▸ Task to carry out: Wherever the line with "- The ratio" sits in the listing below, transcribe from it up to and including the line with "- Across every", exactly, and leave the remaining lines out.

▸ Task data:

`src/rtl/lut_n_hyst.sv`:
```
// Period-count to capacitor-bank state lookup with run-time loadable corner/state
// tables, a serial one-corner-per-clock scan and a hysteresis window on band changes.
module lut_n_hyst #(
  parameter int CNT_W     = 14,
  parameter int STATE_W   = 7,
  parameter int N_CORNERS = 16,
  parameter int ADDR_W    = 4,
  parameter int HYST      = 4
) (
  input  logic               clk,
  input  logic               rst,
  input  logic [CNT_W-1:0]   n_clk_cnts,
  input  logic               sample_valid,
  input  logic               tbl_we,
  input  logic               tbl_sel,
  input  logic [ADDR_W-1:0]  tbl_addr,
  input  logic [CNT_W-1:0]   tbl_wdata,
  output logic [STATE_W-1:0] state_out,
  output logic [ADDR_W-1:0]  band,
  output logic               in_range,
  output logic               out_valid,
  output logic               busy,
  output logic               overrun,
  output logic               tbl_err
);

  localparam int IDX_W = $clog2(N_CORNERS);
  localparam logic [IDX_W-1:0] LAST_IDX = IDX_W'(N_CORNERS - 1);
  localparam logic [ADDR_W:0]  ADDR_LIM = (ADDR_W + 1)'(N_CORNERS);
  localparam logic [CNT_W:0]   HYST_X   = (CNT_W + 1)'(HYST);

  typedef enum logic [1:0] {
    IDLE   = 2'd0,
    SCAN   = 2'd1,
    DECIDE = 2'd2
  } state_t;

  state_t state_r, state_nx_s;

  logic [CNT_W-1:0]   corner_r    [N_CORNERS];
  logic [STATE_W-1:0] state_tbl_r [N_CORNERS];

  logic [CNT_W-1:0]   n_r;
  logic [IDX_W-1:0]   j_r;
  logic [IDX_W-1:0]   acc_r;
  logic [IDX_W-1:0]   cur_r;
  logic               have_band_r;
  logic [STATE_W-1:0] state_out_r;
  logic               in_range_r;
  logic               out_valid_r;
  logic               busy_r;
  logic               overrun_r;
  logic               tbl_err_r;

  logic               start_s;
  logic               decide_s;
  logic               idle_s;
  logic               addr_ok_s;
  logic               wr_ok_s;
  logic [IDX_W-1:0]   widx_s;
  logic               hit_s;
  logic               in_range_s;
  logic [IDX_W-1:0]   cand_s;
  logic [IDX_W-1:0]   up_idx_s;
  logic [CNT_W:0]     n_x_s;
  logic [CNT_W:0]     up_lim_s;
  logic [CNT_W:0]     dn_lim_s;
  logic               accept_s;
  logic [IDX_W-1:0]   new_band_s;

  assign state_out = state_out_r;
  assign band      = ADDR_W'(cur_r);
  assign in_range  = in_range_r;
  assign out_valid = out_valid_r;
  assign busy      = busy_r;
  assign overrun   = overrun_r;
  assign tbl_err   = tbl_err_r;

  assign idle_s    = (state_r == IDLE);
  assign addr_ok_s = ({1'b0, tbl_addr} < ADDR_LIM);
  assign wr_ok_s   = tbl_we & idle_s & addr_ok_s;
  assign widx_s    = tbl_addr[IDX_W-1:0];

  // FSM state register
  always_ff @(posedge clk) begin
    if (rst) begin
      state_r <= IDLE;
    end else begin
      state_r <= state_nx_s;
    end
  end

  // FSM next-state and phase strobes
  always_comb begin
    state_nx_s = state_r;
    start_s    = 1'b0;
    decide_s   = 1'b0;
    case (state_r)
      IDLE: begin
        if (sample_valid) begin
          state_nx_s = SCAN;
          start_s    = 1'b1;
        end else begin
          state_nx_s = IDLE;
        end
      end
      SCAN: begin
        if (j_r == LAST_IDX) begin
          state_nx_s = DECIDE;
        end else begin
          state_nx_s = SCAN;
        end
      end
      DECIDE: begin
        state_nx_s = IDLE;
        decide_s   = 1'b1;
      end
      default: begin
        state_nx_s = IDLE;
      end
    endcase
  end

  // Corner comparison and hysteresis decision, all at CNT_W+1 bits so n+HYST cannot wrap
  always_comb begin
    hit_s      = (corner_r[j_r] >= n_r);
    in_range_s = ~(n_r > corner_r[0]);
    cand_s     = acc_r;
    n_x_s      = {1'b0, n_r};
    // cur+1 only matters when cand > cur, so cur is never the last band there
    if (cur_r == LAST_IDX) begin
      up_idx_s = cur_r;
    end else begin
      up_idx_s = cur_r + IDX_W'(1);
    end
    up_lim_s = {1'b0, corner_r[up_idx_s]};
    dn_lim_s = {1'b0, corner_r[cur_r]} + HYST_X;
    accept_s = 1'b0;
    if (!have_band_r) begin
      accept_s = 1'b1;
    end else if (cand_s > cur_r) begin
      accept_s = ((n_x_s + HYST_X) <= up_lim_s);
    end else if (cand_s < cur_r) begin
      accept_s = (n_x_s >= dn_lim_s);
    end else begin
      accept_s = 1'b0;
    end
    if (accept_s) begin
      new_band_s = cand_s;
    end else begin
      new_band_s = cur_r;
    end
  end

  // Table storage: not reset, written only while idle at a legal index
  always_ff @(posedge clk) begin
    if (wr_ok_s) begin
      if (tbl_sel) begin
        state_tbl_r[widx_s] <= tbl_wdata[STATE_W-1:0];
      end else begin
        corner_r[widx_s] <= tbl_wdata;
      end
    end
  end

  // Sample latch, scan accumulator, decision outputs and sticky error flags
  always_ff @(posedge clk) begin
    if (rst) begin
      n_r         <= {CNT_W{1'b0}};
      j_r         <= {IDX_W{1'b0}};
      acc_r       <= {IDX_W{1'b0}};
      cur_r       <= {IDX_W{1'b0}};
      have_band_r <= 1'b0;
      state_out_r <= {STATE_W{1'b0}};
      in_range_r  <= 1'b0;
      out_valid_r <= 1'b0;
      busy_r      <= 1'b0;
      overrun_r   <= 1'b0;
      tbl_err_r   <= 1'b0;
    end else begin
      out_valid_r <= 1'b0;
      if (start_s) begin
        n_r    <= n_clk_cnts;
        j_r    <= IDX_W'(1);
        acc_r  <= {IDX_W{1'b0}};
        busy_r <= 1'b1;
      end else if (state_r == SCAN) begin
        acc_r <= acc_r + IDX_W'(hit_s);
        j_r   <= j_r + IDX_W'(1);
      end else if (decide_s) begin
        cur_r       <= new_band_s;
        have_band_r <= 1'b1;
        in_range_r  <= in_range_s;
        out_valid_r <= 1'b1;
        busy_r      <= 1'b0;
        if (accept_s) begin
          state_out_r <= state_tbl_r[new_band_s];
        end
      end
      if (sample_valid && !idle_s) begin
        overrun_r <= 1'b1;
      end
      if (tbl_we && !(idle_s && addr_ok_s)) begin
        tbl_err_r <= 1'b1;
      end
    end
  end

endmodule

```
`config.mk`:
```
export PLATFORM = sky130hd
export DESIGN_NAME = lut_n_hyst
export DESIGN_NICKNAME = d
export VERILOG_FILES = /design/src/rtl/lut_n_hyst.sv
export SDC_FILE = /design/constraint.sdc
export NUM_CORES = 1
export LEC_CHECK = 0
export ABC_AREA = 1
export CORE_MARGIN = 3
export CORE_UTILIZATION = 40
export CTS_BUF_LIST = sky130_fd_sc_hd__clkbuf_8 sky130_fd_sc_hd__clkbuf_16
export DETAILED_ROUTE_END_ITERATION = 16
export PLACE_DENSITY = 0.57
export RECOVER_POWER = 50
export SYNTH_ARGS = -nofsm -noshare
export SYNTH_HDL_FRONTEND = slang
export SYNTH_SLANG_ARGS = --single-unit
```
`constraint.sdc`:
```
create_clock -name clk -period 4.2 [get_ports clk]
set_input_delay 0.42 -clock clk [delete_from_list [all_inputs] [get_ports clk]]
set_output_delay 0.42 -clock clk [all_outputs]
set_load 0.01 [all_outputs]
```
==> results of run 1 <==
[power groups by stage]
| stage | combinational (W) | sequential, W | clock (W) |
|---|---|---|---|
| after global placement | 0.000740 | 0.00426 | 0 |
| after floorplan | 0.000408 | 0.00425 | 0 |
| after CTS | 0.000775 | 0.00418 | 0.00382 |
| after global routing | 0.000927 | 0.00419 | 0.00399 |
| after detailed placement | 0.000749 | 0.00426 | 0 |
| final | 0.000859 | 0.00419 | 0.00378 |
[registers in the layout (all words and copies together), names as in the netlist, 2 cells and up, named ones only]
| register | flops |
|---|---|
| state_tbl_r | 112 |
| band | 4 |
| state_out | 7 |
| j_r | 4 |
| state_r | 2 |
| corner_r | 224 |
| n_r | 14 |
| acc_r | 4 |
[layout by cell type, fill, tap and decap left out, types with 13 or more instances in the layout]
master | synthesis | final
sky130_fd_sc_hd__a21oi_1 | 263 | 248
sky130_fd_sc_hd__a21oi_2 | 1 | 13
sky130_fd_sc_hd__a311o_1 | 13 | 13
sky130_fd_sc_hd__buf_12 | 0 | 37
sky130_fd_sc_hd__buf_4 | 7 | 234
sky130_fd_sc_hd__buf_6 | 7 | 23
sky130_fd_sc_hd__clkbuf_16 | 0 | 52
sky130_fd_sc_hd__clkdlybuf4s50_1 | 0 | 25
sky130_fd_sc_hd__dfxtp_1 | 45 | 38
sky130_fd_sc_hd__dlygate4sd3_1 | 0 | 27
sky130_fd_sc_hd__edfxtp_1 | 336 | 336
sky130_fd_sc_hd__ha_1 | 66 | 59
sky130_fd_sc_hd__inv_1 | 364 | 366
sky130_fd_sc_hd__nand2_1 | 364 | 313
sky130_fd_sc_hd__nand2_2 | 5 | 33
sky130_fd_sc_hd__nand2_4 | 1 | 19
sky130_fd_sc_hd__nand3_1 | 323 | 245
sky130_fd_sc_hd__nand3_2 | 1 | 64
sky130_fd_sc_hd__nand3_4 | 0 | 15
sky130_fd_sc_hd__nor2_1 | 114 | 109
sky130_fd_sc_hd__o211ai_1 | 65 | 65
sky130_fd_sc_hd__o21ai_0 | 276 | 248
sky130_fd_sc_hd__o21ai_1 | 2 | 20
sky130_fd_sc_hd__o221ai_1 | 17 | 15
sky130_fd_sc_hd__xor2_1 | 13 | 13
[cell families (layout without fill, tap and decap cells)]
group,Yosys count,after routing,share of synthesized area
compound gates,682,683,0.180
xor+xnor,18,18,0.00732
buf+inv,528,834,0.0975
fa+ha+maj,66,66,0.0384
simple gates,829,829,0.167
flops,381,381,0.510
[metal layers]
layer | global-route usage | share of wire | vias up
li1 | - | - | 9283
met1 | 0.370 | 0.38 | 9852
met2 | 0.485 | 0.47 | 1186
met3 | 0.0438 | 0.084 | 312
met4 | 0.151 | 0.063 | 0
met5 | 0 | 0 | -
[worst max-delay path, delay by kind of cell (launching register included)]
kind,cells,cell delay (ps)
AOI/OAI and AO/OA,3,490
xor gates and xnor gates,1,150
adders and majority gates,2,490
buffers and inverters,6,730
DFF,1,380
and+or+nand+nor,21,2180
[timing repair]
action,CTS,global route
gates cloned,13,14
resized for setup,215,143
setup endpoints to repair,15,15
pin swaps,52,64
setup buffers,30,10
endpoints found under the hold margin,0,0
[layout make-up]
| cell class | instances | area (um^2) |
|---|---|---|
| clock buffer | 46 | 1140 |
| clock inverter | 33 | 253 |
| fill | 4704 | 24500 |
| inverter | 373 | 1430 |
| multi-input combinational | 1596 | 9640 |
| sequential | 381 | 11000 |
| tap | 688 | 861 |
| timing repair buffer | 382 | 4010 |
[how the worst max path moves through the flow]
stage / startpoint / to / slack, ps / cells after the start
global placement: band[0] / state_out[1] / -740 / 31
detailed placement: band[0] / state_out[1] / -760 / 31
global route: flip-flop / state_out[3] / -480 / 33
finish: flip-flop / state_out[1] / -300 / 33
floorplan: flip-flop / state_out[3] / 2 / 33
CTS: band[1] / state_out[5] / -220 / 35
[per-stage QoR]
step | area [um^2] | setup slack (ps) | util | std cells | power, W
final | 28300 | -300 | 0.536 | 3499 | 0.00883
after global routing | 28300 | -482 | 0.536 | 3499 | 0.00910
after CTS | 27400 | -216 | 0.518 | 3475 | 0.00877
after detailed placement | 24600 | -764 | 0.465 | 3355 | 0.00501
after global placement | 24600 | -742 | 0.465 | 3355 | 0.00500
after floorplan | 21500 | 1.54 | - | 2504 | 0.00466
==> results by stage, run 1 <==
Synth:
- The cell area after technology mapping is 21500 um^2.
- In the synthesized netlist the async set-or-reset flop fraction comes to 0.
- Averaged over all synthesized cells, the footprint is around 8.6 um^2.
- For this run, the register share of the synthesized area comes to 0.510.
- Summed over all instances, the cell type with the most area after synthesis is sky130_fd_sc_hd__edfxtp_1.
- The distinct cell type count after synthesis is 48.
- Yosys printed 0 warnings.
- For this run, the leading register cell type out of synthesis is sky130_fd_sc_hd__edfxtp_1.
- After synthesis, the cell types taking the most area are sky130_fd_sc_hd__edfxtp_1 47%, sky130_fd_sc_hd__nand3_1 7.5%, sky130_fd_sc_hd__o21ai_0 6.4%, sky130_fd_sc_hd__inv_1 6.3%, sky130_fd_sc_hd__nand2_1 6.3%.
- Synthesis produced a netlist with a net count of roughly 2600.
- After synthesis, the most frequently instantiated cells are 364 x sky130_fd_sc_hd__inv_1, 364 x sky130_fd_sc_hd__nand2_1, 336 x sky130_fd_sc_hd__edfxtp_1.
- Counting flops and latches in the post-synthesis netlist gives between 300 and 400.
- The number of standard cells after synthesis is ~2500.
- The proportion of netlist area held by the largest area contributor is 0.469.
- The count of flip-flops with a built-in enable after synthesis is between 300 and 400.

CTS:
- Clock tree synthesis found a total of about 380 sinks.
- The CTS buffer count is 44.
- The clock tree from TritonCTS is done.
- CTS placed an instance of sky130_fd_sc_hd__clkbuf_16 at the clock tree root.
- CTS built an H-tree with a depth of 2.
- Counting along the longest clock path gives a buffer depth of 3.
- The cts-stage hold buffer count is 0.
- Clock-pin slew was measured on the worst setup and hold paths at 60 ps.
- The clock insertion delay at the later pin of the skew report is approximately 600 ps.

Pwr:
- For this design the total switching power over the nets is 0.00221 W.
- The share of total power dissipated in the clock network is 0.429.
- The share of total power dissipated in combinational logic is 0.097.
- The power density of the placed cells is about 310 nW/um^2.
- The worst-case IR drop observed on VDD is between 0.3 and 0.4 mV.
- The share of total power dissipated in sequential elements is 0.474.
- The leakage power of the design is roughly 11 nW.
- The internal power is 0.00661 W.
- The switching share of total power is 0.251.

Detailed routing:
- The remaining antenna violation count after routing is 0.
- The final layout contains routed wiring with a total length of about 86000 um.
- The number of vias in the routed layout is roughly 21000.
- The total DRC errors in the routed layout is 0.
- The first-pass detailed-route iteration total is 8.
- The number of DRC markers after the initial detailed-route iteration is around 2100.
- Dividing the detail-routed wire length by the instance count gives roughly 25 um.
- The via-per-instance ratio is about 6.

Setup path:
- Data on the critical path arrives at its endpoint at 5000 ps.
- STA classifies the critical path startpoint as a flip-flop.
- Across all register-to-register paths, the minimum setup slack is -300 ps.
- The maximum single-stage delay on the critical path is 380 ps.
- STA classifies the critical path endpoint as a flip-flop.
- At the worst endpoint, the required time is roughly 4700 ps.
- Along the worst path, the maximum fanout reaches 8.
- The capture instance of the worst register-to-register path is state_out[1].
- The slowest cell on the critical path is sky130_fd_sc_hd__dfxtp_4.
- The most used cell along the critical path is sky130_fd_sc_hd__nand2_1.
- The number of cells on the worst reg-to-reg path is 33.
- The critical path is of the reg2reg type.

Die:
- The standard cell core area is roughly 53000 um^2.
- The boundary pin count is 53.
- The floorplan row count is 84.
- The width of the chip is approximately 240 um.
- The die is 238 um tall.
- The initial core utilization is 0.407.
- The die covers approximately 57000 um^2.

Status:
- The flow ran to the end, but the final reports show violations.
- The final reports fail on capacitance limit, slew limit, setup timing.

Place:
- The HPWL after detailed placement is 55800 um.
- The last weighted congestion value of the routability-driven placer is between 0.9 and 1.
- Port buffering added 52 buffers.

Flow run:
- Max-cap violations in this run came to 6.

Timing:
- The total negative slack is -2330 ps.
- At the pin with the least slew margin, the transition time is about 1900 ps.
- On the final layout, the worst hold slack is 421 ps.
- Setup violations remaining at the end of the flow were counted as 13.
- Setup slack on the critical path of the routed design comes to -300 ps.
- Across the routed clock network, the largest skew measured is between 20 and 25 ps.
- The final hold violation count came to 0.
- The normalized max-slew margin is -0.265.
- The max-slew violation count is 198.
- The smallest clock period supported by the final layout is computed as roughly 4500 ps.
- The ratio of final minimum period to clock period is 1.07.
- Setup repair after global routing could not meet its margin everywhere.
- For this run, the top clock speed supported by timing is about 220 MHz.

Global route:
- Entering global routing, the biggest net connects 59 pins.
- Across every metal layer, demand over resource in global routing totals 0.291.
- The via count of the first global-routing pass is between 15000 and 20000.
- After global routing the overflow that remains totals 0.
- The first global-routing pass estimated 124000 um of wire.
- The initial antenna violation count was 0.

Layout:
- The area growth from synthesis to layout is 31.6%.
- The share of post-route cells with drive strength above 1 is 0.212.
- The net count of the finished layout is 2881.
- The number of antenna diodes in the final layout is 0.

Min path:
- The worst hold path passes through 3 cells.
- The type of the tightest min-delay check is in2reg.
- The path with the worst hold slack has its endpoint at n_r[11].
- The startpoint identified for the worst hold timing path is n_clk_cnts[11].
(Power assumes the default switching activity.)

▸ Exercise answer:
- The ratio of final minimum period to clock period is 1.07.
- Setup repair after global routing could not meet its margin everywhere.
- For this run, the top clock speed supported by timing is about 220 MHz.

Global route:
- Entering global routing, the biggest net connects 59 pins.
- Across every metal layer, demand over resource in global routing totals 0.291.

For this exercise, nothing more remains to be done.